Still, even in households where it is welcomed, homework can cause distress. In a 2013 survey by the National Center for Families Learning, 60 percent of parents admitted they were sometimes unable to help their child with homework. In Nashville alone, more than 30 tutoring agencies, numerous academic enrichment programs, 200-plus private tutors, a network of free after-school programs at 44 sites, and 24 teachers plus student volunteers at the Homework Hotline address the homework and test-prep woes of the city’s 105,000 school-age kids.
One of the main reasons people sign up with the Nashville Adult Literacy Council, says executive director Meg Nugent, is “to help their kids in school.” Some immigrants speak too little English to help their children with homework, and the American-born who have grown up speaking English but cannot read – or at least not well – don’t want their children to suffer the way they did in school and in life generally; they want to become literate themselves so they can help their kids.
Often it’s not the amount of homework that causes tensions but simply getting kids to do it. Chas Plummer, a divorced father in New York, had no beef with the workload his son, Parker, had to do at night, but he hated having to continually ask, “ ‘Did you do your homework?’ Parker would say ‘yes,’ but the work was back in his school locker,” Mr. Plummer says. Sparks would fly. “It just became horrible at home.” Peace descended after Parker enrolled at Fusion Academy, a nontraditional private school in Brooklyn. Parker has reengaged with academics through its one-on-one classes, and “homework” stays on campus. After Parker and English teacher Kim Essex discuss character, plot, and symbolism in the book “A Game of Thrones” on a recent day, she assigns him reading and an essay. Totally cool with this, Parker saunters into the open area used as the Homework Café and plops onto a couch.

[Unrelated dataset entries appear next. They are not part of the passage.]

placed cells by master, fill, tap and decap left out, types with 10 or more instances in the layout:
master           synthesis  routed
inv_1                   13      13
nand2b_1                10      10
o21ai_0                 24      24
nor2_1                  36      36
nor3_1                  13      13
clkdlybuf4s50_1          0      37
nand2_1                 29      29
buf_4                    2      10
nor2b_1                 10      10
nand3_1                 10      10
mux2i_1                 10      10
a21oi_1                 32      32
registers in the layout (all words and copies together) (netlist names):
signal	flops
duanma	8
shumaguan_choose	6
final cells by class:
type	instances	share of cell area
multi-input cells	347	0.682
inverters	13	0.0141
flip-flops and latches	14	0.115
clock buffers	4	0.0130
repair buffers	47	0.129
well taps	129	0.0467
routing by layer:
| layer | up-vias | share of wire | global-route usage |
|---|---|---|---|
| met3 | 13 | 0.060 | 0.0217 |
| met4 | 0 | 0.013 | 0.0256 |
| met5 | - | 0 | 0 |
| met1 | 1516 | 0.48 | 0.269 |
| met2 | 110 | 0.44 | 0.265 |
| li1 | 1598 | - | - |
--- run.sh ---
#!/bin/bash
# OpenROAD 26Q1-2900-gdf79404cd8, Yosys 0.63+post, stock flow scripts
make -C /OpenROAD-flow-scripts/flow DESIGN_CONFIG=/design/flow/config.mk WORK_HOME=/design/flow/orfs finish
--- config.mk ---
export PLATFORM = sky130hd
export DESIGN_NAME = clock_divider
export DESIGN_NICKNAME = clock_divider
export VERILOG_FILES = /design/flow/design.v
export SDC_FILE = /design/flow/constraint.sdc
export NUM_CORES = 4
export LEC_CHECK = 1
export CORE_UTILIZATION = 30
--- constraint.sdc ---
current_design clock_divider

set clk_period 4.1
set clk_io_pct 0.2

create_clock -name clk0 -period $clk_period [get_ports {clk}]

set non_clock_inputs [all_inputs -no_clocks]
set_input_delay [expr $clk_period * $clk_io_pct] -clock clk0 $non_clock_inputs
set_output_delay [expr $clk_period * $clk_io_pct] -clock clk0 [all_outputs]
--- design.v ---
module clock_divider(
    input clk,
    input rst,
    output reg clk_out,
	 output reg clk_out2
);
    reg [24:0] counter;
	 reg[24:0]counter2;
    always @(posedge clk or negedge rst) begin
        if (!rst) begin
            counter <= 0;
            clk_out <= 0;
        end else if (counter ==  24999999) begin  
            counter <= 0;
            clk_out <= ~clk_out;
        end else begin  
            counter <= counter + 1;
        end
    end
	     always @(posedge clk or negedge rst) begin
        if (!rst) begin
            counter2 <= 0;
            clk_out2 <= 0;
        end else if (counter2 == 9999) begin  
            counter2 <= 0;
            clk_out2 <= ~clk_out2;
        end else begin  
            counter2 <= counter2 + 1;
        end
    end
endmodule
==> flow_summary.yaml <==
# yosys + openroad results
drt:
  highest-signal-layer: "met4"
  met1_length_um: 2080
  wl_um: 3900
  n_antenna_cell: 0
  dr.pass1.iters: 4
  wl_met3_um: 93
  drt-initial-drc-count: 72
  routed_via_density: 4.58
  wl_per_cell_um: 11.3
  num_vias: 1574
  met2_length_um: 1670
  post-route-drc-count: 0
  antenna_left: 0
sta:
  slew_viol_final: 0
  rsz0062_at_grt: "no"
  timing.final.ws_setup_ns: 2.04
  fmax_mhz: 485
  finClkSkew_ns: 0.00742
  finalCritPeriodShare_pct: 50.3
  tns_ns: 0
  setup_viol: 0
  tightestPinTransition_ns: 0.726
  hold_violations: 0
  min_period_ns: 2.06
  slew_headroom_pct: 51.2
clock_network:
  tritoncts: "yes"
  hold_buffers: 0
  cts_made_buffers: 5
  clock_latency_ns: 0.30
  h-tree-depth: 2
  clkSinkCount: 52
  cts_setup_buffers: 0
  root_buffer: "clkbuf_8"
  cts_buffer_depth: 2
  ctsResizeCount: 0
  cts.clk_slew.worst_paths_ns: 0.10
logic_synthesis:
  synth_flops: 52
  avgSynthCellArea_um2: 10.4
  synth_seq_share_pct: 53.8
  ys_warn_count: 1
  ys_area_um2: 2420
  synth.distinct_cells: 36
  yosysCellCount: 233
  netlist_area_um2: 2420
  synthCells: 233
floorplanning:
  dieHeight_um: 91.8
  core_area_um2: 7770
  num_rows: 32
  die_area_um2: 8430
  io-pin-count: 4
  die_x_um: 91.8
  core_util_floorplan_pct: 31.1
run_status:
  status: "complete, no violations"
grt:
  grt_pass1_vias: 1564
  antenna_found_initial: 0
  overflow: 0
  grt_pass1_wl_um: 7140
  grt_max_degree: 35
  track_usage_pct: 10.6
power:
  ir_drop_mv: 0.323
  p_leak_nw: 1.22
  power_density_nw_per_um2: 327
worst_setup_path:
  end_kind: "register"
  required_ns: 4.27
  critPathArrivalTime_ns: 2.23
  path_class: "register to register"
  crit_fanout: 15
  start_kind: "register"
finish:
  syn_to_final_growth_pct: 10.2
  lay_top_cells: "52 x dfrtp_1, 29 x nor2_1, 22 x nand2_1"
  lay_top_count: "dfrtp_1"
  drive_gt1_share_pct: 6.61
  fillers: 804
placed_design:
  routabilityCongestion: 0.757
  portBuffers: 3
  hpwl_um: 2660
  pre_cts_ws_ns: 2.02
job:
  drv_cap: 0
  tool_warnings: 25
hold_path:
  hp-class: "input pin to asynchronous set/reset pin"
metal layers:
layer | up-vias | global-route usage, %
met5 | - | 0
met4 | 0 | 1.43
met3 | 6 | 1.86
met2 | 11 | 15.5
met1 | 745 | 17.4
li1 | 812 | -
Yosys cell counts (all sizes together):
cell	n	area, µm²
nand4b	1	8.76
and3	3	18.8
a31oi	1	6.26
nand2	22	82.6
nor2	30	129
or3	7	48.8
dfrtp	52	1300
nand2b	2	12.5
a21oi	3	15.0
nor3	9	55.1
nor4	4	25.0
nor2b	2	12.5
and2	1	6.26
o21ai	4	20.0
xor2	20	175
nand4	9	62.6
inv	8	30.0
o221ai	1	8.76
ha	2	25.0
xnor2	21	184
or4	1	7.51
buf	2	16.3
o211ai	1	7.51
or2	1	6.26
a41oi	1	8.76
or3b	1	8.76
and4	2	17.5
nand3	18	90.1
nor4b	2	17.5
clkbuf	1	3.75
o31ai	1	7.51
report_power, final:
| part | total (W) | switching, W | internal [W] |
|---|---|---|---|
| combinational | 0.0000105 | 0.00000956 | 0.000000953 |
| clock | 0.000349 | 0.000167 | 0.000181 |
| sequential | 0.000512 | 0 | 0.000512 |
## /design/flow/run.sh

```bash
#!/bin/bash
# OpenROAD 26Q1-2900-gdf79404cd8, Yosys 0.63+post, stock flow scripts
make -C /OpenROAD-flow-scripts/flow DESIGN_CONFIG=/design/flow/config.mk WORK_HOME=/design/flow/orfs finish
```

## /design/flow/config.mk

```make
export PLATFORM = sky130hd
export DESIGN_NAME = simple_processor
export DESIGN_NICKNAME = simple_processor
export VERILOG_FILES = /design/flow/design.v
export SDC_FILE = /design/flow/constraint.sdc
export NUM_CORES = 4
export LEC_CHECK = 1
export CORE_UTILIZATION = 30
```

## /design/flow/constraint.sdc

```tcl
current_design simple_processor

set clk_period 4.0
set clk_io_pct 0.2

create_clock -name clk0 -period $clk_period [get_ports {clk}]

set non_clock_inputs [all_inputs -no_clocks]
set_input_delay [expr $clk_period * $clk_io_pct] -clock clk0 $non_clock_inputs
set_output_delay [expr $clk_period * $clk_io_pct] -clock clk0 [all_outputs]
```
### flow/config.mk
export PLATFORM = sky130hd
export DESIGN_NAME = seq_det_0010
export DESIGN_NICKNAME = seq_det_0010
export VERILOG_FILES = /design/flow/design.v
export SDC_FILE = /design/flow/constraint.sdc
export NUM_CORES = 4
export LEC_CHECK = 1
export CORE_AREA = 10 10 70 70
export DIE_AREA = 0 0 80 80
### flow/constraint.sdc
current_design seq_det_0010

set clk_period 1.7
set clk_io_pct 0.2

create_clock -name clk0 -period $clk_period [get_ports {clk}]

set non_clock_inputs [all_inputs -no_clocks]
set_input_delay [expr $clk_period * $clk_io_pct] -clock clk0 $non_clock_inputs
set_output_delay [expr $clk_period * $clk_io_pct] -clock clk0 [all_outputs]
### flow/design.v
module seq_det_0010 (
    input wire clk,
    input wire rst_n,  
    input wire in,
    output reg out
);
    localparam S0 = 3'd0;  
    localparam S1 = 3'd1;  
    localparam S2 = 3'd2;  
    localparam S3 = 3'd3;  
    localparam S4 = 3'd4;  
    reg [2:0] current_state;
    reg [2:0] next_state;
    always @(posedge clk or negedge rst_n) begin
        if (!rst_n) begin
            current_state <= S0;
        end else begin
            current_state <= next_state;
        end
    end
    always @(*) begin
        next_state = current_state;
        out = 1'b0;
        case (current_state)
            S0: begin
                if (in == 1'b0) begin
                    next_state = S1;
                end else begin
                    next_state = S0;
                end
                out = 1'b0;
            end
            S1: begin
                if (in == 1'b0) begin
                    next_state = S2;
                end else begin
                    next_state = S0;
                end
                out = 1'b0;
            end
            S2: begin
                if (in == 1'b1) begin
                    next_state = S3;
                end else begin
                    next_state = S2;  
                end
                out = 1'b0;
            end
            S3: begin
                if (in == 1'b0) begin
                    next_state = S4;
                end else begin
                    next_state = S0;
                end
                out = 1'b0;
            end
            S4: begin
                if (in == 1'b0) begin
                    next_state = S2;  
                    out = 1'b1;
                end else begin
                    next_state = S0;
                    out = 1'b1;
                end
            end
            default: begin
                next_state = S0;
                out = 1'b0;
            end
        endcase
    end
endmodule
### flow/run.sh
#!/bin/bash
# OpenROAD 26Q1-2900-gdf79404cd8, Yosys 0.63+post, stock flow scripts
make -C /OpenROAD-flow-scripts/flow DESIGN_CONFIG=/design/flow/config.mk WORK_HOME=/design/flow/orfs finish
`flow/run.sh`:
```
#!/bin/bash
# OpenROAD 26Q1-2900-gdf79404cd8, Yosys 0.63+post, stock flow scripts
make -C /OpenROAD-flow-scripts/flow DESIGN_CONFIG=/design/flow/config.mk WORK_HOME=/design/flow/orfs finish
```
`flow/config.mk`:
```
export PLATFORM = sky130hd
export DESIGN_NAME = booth_multiplier
export DESIGN_NICKNAME = booth_multiplier
export VERILOG_FILES = /design/flow/design.v
export SDC_FILE = /design/flow/constraint.sdc
export NUM_CORES = 4
export LEC_CHECK = 1
export CORE_UTILIZATION = 30
```
`flow/constraint.sdc`:
```
current_design booth_multiplier

set clk_period 3.7
set clk_io_pct 0.2

create_clock -name clk0 -period $clk_period [get_ports {clk}]

set non_clock_inputs [all_inputs -no_clocks]
set_input_delay [expr $clk_period * $clk_io_pct] -clock clk0 $non_clock_inputs
set_output_delay [expr $clk_period * $clk_io_pct] -clock clk0 [all_outputs]
```
`flow/design.v`:
```
module booth_multiplier #(
    parameter N = 8  
) (
    input clk,
    input rst_n,
    input start,
    input [N-1:0] multiplicand,
    input [N-1:0] multiplier,
    output reg done,
    output reg [2*N-1:0] product
);
    reg [N:0] A;  
    reg [N-1:0] M;  
    reg [N:0] Q;  
    reg Q_minus_1;  
    reg [4:0] count;  
    localparam S_IDLE = 3'b000;
    localparam S_LOAD = 3'b001;
    localparam S_CALC = 3'b010;
    localparam S_SHIFT = 3'b011;
    localparam S_DONE = 3'b100;
    reg [2:0] state, next_state;
    always @(posedge clk or negedge rst_n) begin
        if (!rst_n) begin
            state <= S_IDLE;
        end else begin
            state <= next_state;
        end
    end
    always @(*) begin
        next_state = state;
        case (state)
            S_IDLE: begin
                if (start) begin
                    next_state = S_LOAD;
                end
            end
            S_LOAD: begin
                next_state = S_CALC;
            end
            S_CALC: begin
                if (count == N) begin
                    next_state = S_DONE;
                end else begin
                    next_state = S_SHIFT;
                end
            end
            S_SHIFT: begin
                next_state = S_CALC;
            end
            S_DONE: begin
                next_state = S_IDLE;
            end
        endcase
    end
    always @(posedge clk or negedge rst_n) begin
        if (!rst_n) begin
            A <= {N{1'b0}};
            M <= {N{1'b0}};
            Q <= {N{1'b0}};
            Q_minus_1 <= 1'b0;
            count <= 0;
            done <= 1'b0;
            product <= {2*N{1'b0}};
        end else begin
            done <= 1'b0;
            case (state)
                S_LOAD: begin
                    M <= {1'b0, multiplicand};
                    Q <= {1'b0, multiplier};
                    A <= {N{1'b0}};
                    Q_minus_1 <= 1'b0;
                    count <= 0;
                end
                S_CALC: begin
                    case ({Q[0], Q_minus_1})
                        2'b01: begin
                            A <= A + M;
                        end
                        2'b10: begin
                            A <= A - M;
                        end
                        default: begin
                        end
                    endcase
                end
                S_SHIFT: begin
                    Q_minus_1 <= Q[0];
                    Q <= {A[0], Q[N:1]};
                    A <= {{1'b0, A[N]}, A[N:1]};
                    count <= count + 1;
                end
                S_DONE: begin
                    product <= {A, Q[N:1]};
                    done <= 1'b1;
                end
            endcase
        end
    end
endmodule
```
==> results.toml <==
# generated from flow reports
[outcome]
status = "completed"

[clock_tree]
cts_made_buffers = 5
cts_tree = "yes"
clock_sinks = 54
path_clk_slew_ns = 0.11
cts_hold_buf = 0
cts_root_buf = "clkbuf_8"
cts_resized = 0
cts_htree_levels = 2
clk_path_buf_depth = 2
clkLatencyLatePin_ns = 0.32
cts_setup_buffers = 0

[worst_setup_path]
path_class = "reg2reg"
critical_path_arrival_ns = 3.26
max_stage_delay_ns = 0.49
critPathMaxFanout = 4
critPathRequiredTime_ns = 3.94
start_kind = "register"
slowest_stage = "or4b_4"
path_cells = "inv_1 -> ha_1 -> or4b_4 -> o21ai_0 -> xor2_1 -> ha_1 -> o21a_1 -> and4bb_2 -> a211oi_4 -> mux2i_1 -> mux2i_1"
end_kind = "register"

[floorplanning]
initial_core_util_pct = 31.3
fp-row-count = 34
die_w_um = 98.2
boundaryPins = 36
design.die.area_um2 = 9640
fp.dieH_um = 98.2
core_um2 = 8850

[drt]
first_iter_violations = 77
vias = 1920
wire_per_inst_um = 13.5
drt-total-wl_um = 5380
antenna_left = 0
vias_per_cell = 4.84
drcViolationCount = 0
drt_pass1_iterations = 15
diodes = 0

[yosys]
top_area_cell = "dfrtp_1"
post-synth-top-count-cell = "dfrtp_1"
synth-edff-count = 0
simple_gate_share_pct = 11.6
yosys_cells = 252
post-synth-top-area-fraction_pct = 47.8
synth.area.top_cells = "dfrtp_1 (48%), mux2_2 (8.9%), ha_1 (5.0%), mux2i_1 (4.0%), o21ai_0 (3.8%)"
compound_area_share_pct = 13.9
mux_share_pct = 12.9
synth_area_per_cell_um2 = 11.0
ys_sh_xor_pct = 4.10
yosysWarnings = 1
ys_ff = 54
top_cells_by_count = "dfrtp_1 (53), mux2_2 (22), nand2_1 (22)"
flop_cell = "dfrtp_1"
ys_top_logic_family = "AND-OR/OR-AND gates"
ys_seq_share_pct = 48.8
synthCells = 252
ys_types = 43
synthesis.area_um2 = 2770
ys_chip_area_um2 = 2770
adder_share_pct = 5.68
async_flop_share_pct = 100

[place]
dp.final_hpwl_um = 3760
gp_congestion = 0.808
portBuffers = 35

[global_routing]
antenna_found_initial = 0
grt_max_degree = 43
grt_pass1_wl_um = 9650
grt_pass1_vias = 2000
grt_remaining_overflow = 0
grt_usage_pct = 12.5

[power_and_ir_drop]
p_total_uw = 980
max-vdd-ir-drop_mv = 0.145
p_per_area_nw_per_um2 = 293
leakage_uw = 0.00145

[sta]
grt_setup_unrepaired = "no"
worst_slew_pin_slew_ns = 0.567
max_freq_ghz = 0.331
hold_viol = 0
finalCritPeriodShare_pct = 81.6
slew_headroom_pct = 62.2
fin_tns_setup_ns = 0
setup_viol = 0
skew_ns = 0.0114
fin_crit_ns = 3.02
final_max_slew_viol_count = 0

[job]
openroad.warnings = 26
maxCapViolCount = 0

[layout]
area_growth_pct = 20.6
final_core_util_pct = 37.8
layout-drive-gt1-share_pct = 15.2
nFillCells = 877

[worst_hold_path]
hold_path.class = "in2async"
<file path="/design/flow/design.v">
module debouncer#(parameter MAX=1000000)(
input clock,
input reset,
input button_in,
output reg button_out);
reg [31:0] deb_count;
always @(posedge clock) begin
    if(reset)
        deb_count <= 0;
    else if (button_in)
        deb_count <= deb_count + 1;
    else
    deb_count <= 0;
    end
always@(posedge clock) begin
    if(reset)
    button_out <= 1'b0;
    else if(deb_count == MAX)
    button_out <= 1'b1;
    else
    button_out <= 1'b0;
end
endmodule
</file>
<file path="/design/flow/config.mk">
export PLATFORM = sky130hd
export DESIGN_NAME = debouncer
export DESIGN_NICKNAME = debouncer
export VERILOG_FILES = /design/flow/design.v
export SDC_FILE = /design/flow/constraint.sdc
export NUM_CORES = 4
export LEC_CHECK = 1
export CORE_AREA = 10 10 107 107
export DIE_AREA = 0 0 117 117
</file>
<file path="/design/flow/run.sh">
#!/bin/bash
# OpenROAD 26Q1-2900-gdf79404cd8, Yosys 0.63+post, stock flow scripts
make -C /OpenROAD-flow-scripts/flow DESIGN_CONFIG=/design/flow/config.mk WORK_HOME=/design/flow/orfs finish
</file>
<file path="/design/flow/constraint.sdc">
current_design debouncer

set clk_period 3.7
set clk_io_pct 0.2

create_clock -name clk0 -period $clk_period [get_ports {clock}]

set non_clock_inputs [all_inputs -no_clocks]
set_input_delay [expr $clk_period * $clk_io_pct] -clock clk0 $non_clock_inputs
set_output_delay [expr $clk_period * $clk_io_pct] -clock clk0 [all_outputs]
</file>
==> reports/results.txt <==
CTS Buf Count = 5
Total global-route track usage = 0.0509
Yosys cell types = 33
Htree depth = 2
Max Cap Violations = 0
Status = complete, no violations
Crit path cell chain = ha_1 > nand3_2 > nor4_1 > nand4_1 > mux2i_1
I/O Buffers = 3
Worst path max stage delay = 820 ps
Hold_sp = deb_count[27]
Cycle use final = 0.603
Vias in the first global route = 1303
Final HPWL DP = 2340 um
RSZ-0062 raised after global routing = no
Detail-routed net length per standard cell = 10.8 um
Worst Setup SP = deb_count[0]
Fp util = 0.177
Worst path depth = 5
# DRC = 0
Setup TNS = 0 ps
Hold depth = 2
DR pass1 iterations = 4
Via count = 1438
CTS clk-pin slew, worst paths = 70 ps
Synthesized area = 1630 sq um
Initial antenna violation count = 0
Core Box Area = 9200 sq um
Reg2reg start = deb_count[0]
Crit Path Class = reg -> reg
Row count = 35
Largest net degree at the start of global routing = 21
Avg Cell Area, Syn = 8.38 sq um
Final Max Tran Viols = 0
Critical path's slowest cell = nor4_1
Hold Fails Final Rpt = 0
Late-Pin Clk Latency = 280 ps
Final GP Congestion = 0.805
Placement Cell Area = 1770 sq um
Synth Seq Share = 0.406
Vias per inst = 4.65
Critical Path AT = 2410 ps
Post-Route WL = 3340 um
CP max FO = 8
Synth Register Bits = 33
Die ar. = 13700 sq um
Die Span X = 117 um
Worst-case vdd ir drop = 0.210 mV
Post-CTS sizing = 0
# setup viols final = 0
Total setup buffers inserted after CTS = 0
Final instance area = 1870 sq um
PwrDens = 356 nW/um^2
Most instantiated logic cells after routing = dfxtp_1 (33), a21oi_1 (17), nor2_1 (16)
Drt first-iter violations = 86
Synth Instances = 194
Period minus WS final = 2230 ps
Area Overhead vs Synth = 15.1%
Antenna Nets Post-Route = 0
Cts hold-fix bufs = 0
Worst Setup End Kind = flop
Yosys chip area = 1630 sq um
R2R cell count = 5
Top_reg_cell synth = dfxtp_1
Slew @ Worst Pin = 891 ps
Rel. slew slack = 0.401
Post-synth EDFFs = 0
Buf/Inv on CP = 0
Worst reg2reg path endpoint = deb_count[28]
First-pass GRT wire length = 5870 um
Req. time, crit path = 3880 ps
Clk sinks = 33
Final core area utilization = 0.204
Ys cells = 194
CP top delay family = simple AND/OR/NAND/NOR gates
P_leak = 0.524 nW
# IOs = 4
CTS Buffer Depth = 2
Synth warn = 1
Hold Path Class = reg -> reg
# diodes = 0
Clk root buf = clkbuf_8
Crit start category = flop
Hold path endpoint = deb_count[27]
Fmax = 448 MHz
Clock Skews = 8.41 ps
Top cell excl fill/tap = dfxtp_1
R2r setup slk = 1470 ps
Count of tool warnings = 26
Grt total ovfl = 0
Ys async rst share = 0
Fraction of layout instances using a drive strength above 1 = 0.0657
Die Span Y = 117 um
CTS tree = yes
## power breakdown
part	internal [W]	switching [W]
Combinational	0.00000523	0.00000840
Clock	0.000168	0.000126
Sequential	0.000356	0.00000185
## worst register-to-register path: stages (launching register included)
cell and delay [ps]:
dfxtp_1 450, ha_1 240, nand3_2 180, nor4_1 820
nand4_1 270, mux2i_1 180
## synthesized netlist by cell type (all sizes together), types with 3 or more instances
| cell type | n | area, sq um |
|---|---|---|
| or3 | 8 | 51.3 |
| nor2 | 16 | 60.1 |
| buf | 4 | 17.5 |
| and2 | 3 | 18.8 |
| or4 | 13 | 101 |
| nor4 | 8 | 50.1 |
| nand3 | 13 | 70.1 |
| dfxtp | 33 | 661 |
| inv | 6 | 22.5 |
| a21oi | 17 | 85.1 |
| xnor2 | 9 | 78.8 |
| nor3 | 4 | 20.0 |
| clkbuf | 4 | 15.0 |
| nand4 | 9 | 71.3 |
| o31ai | 11 | 82.6 |
| nand2 | 13 | 48.8 |
| o21ai | 6 | 30.0 |
## sequential cells by signal, indices dropped and copies added, names as in the netlist
register	count
button_out	1
deb_count	32
## routing by layer
layer	wire (um)	global-route usage	vias up
met5	0	0	-
met4	59	0.00988	0
met3	134	0.0124	6
met2	1450	0.0776	23
met1	1700	0.0720	673
li1	-	-	736
## worst max-delay path by stage
stage,to,slack (ps)
4_1_cts,deb_count[28],1470
5_1_grt,deb_count[28],1330
6_report,deb_count[28],1470
## through the flow
stage	hold WS, ps	instances	total power (W)	setup slack (ps)
detailed placement	477	301	0.000380	1300
finish	490	309	0.000666	1470
global route	520	309	0.000694	1330
floorplan	452	194	0.000374	1700
CTS	493	309	0.000675	1470
global placement	473	301	0.000380	1330
## area by class of cell
class                      instances  area, sq um
inverter                           6         22.5
fill                            1008         7320
clock inverter                     1         5.00
timing repair buffer               4         37.5
tap                              111          139
multi-input combinational        147          911
sequential                        33          661
clock buffer                       7         96.3
## cells by family (layout without fill, tap and decap cells)
group | count (synthesis) | count (layout) | synth area share
flip-flops | 33 | 33 | 0.406
multiplexers | 1 | 1 | 0.00615
XOR/XNOR | 10 | 10 | 0.0538
adder cells (fa/ha/maj) | 2 | 2 | 0.0154
buffers and inverters | 14 | 18 | 0.0338
AND-OR/OR-AND | 38 | 38 | 0.142
AND/OR/NAND/NOR | 96 | 96 | 0.343
Power and IR drop assume default switching activity.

Parenting columns routinely recommend setting aside a quiet place at home to do such work, but the advice seems quaint in today’s fragmented world. Parker does his work in the semi-quiet of the Homework Café, getting a teacher to sign off on it before he heads home.
Children in after-school programs gather in groups for an allotted time, while other kids squeeze homework into the interstices of a busy schedule. Since 2004, middle-school teacher Judi Fox has conducted 12,588 tutoring sessions at the Homework Hotline. Kids, she says, call “from the car, from hallways outside dance studios, from a bathroom, from every possible location.”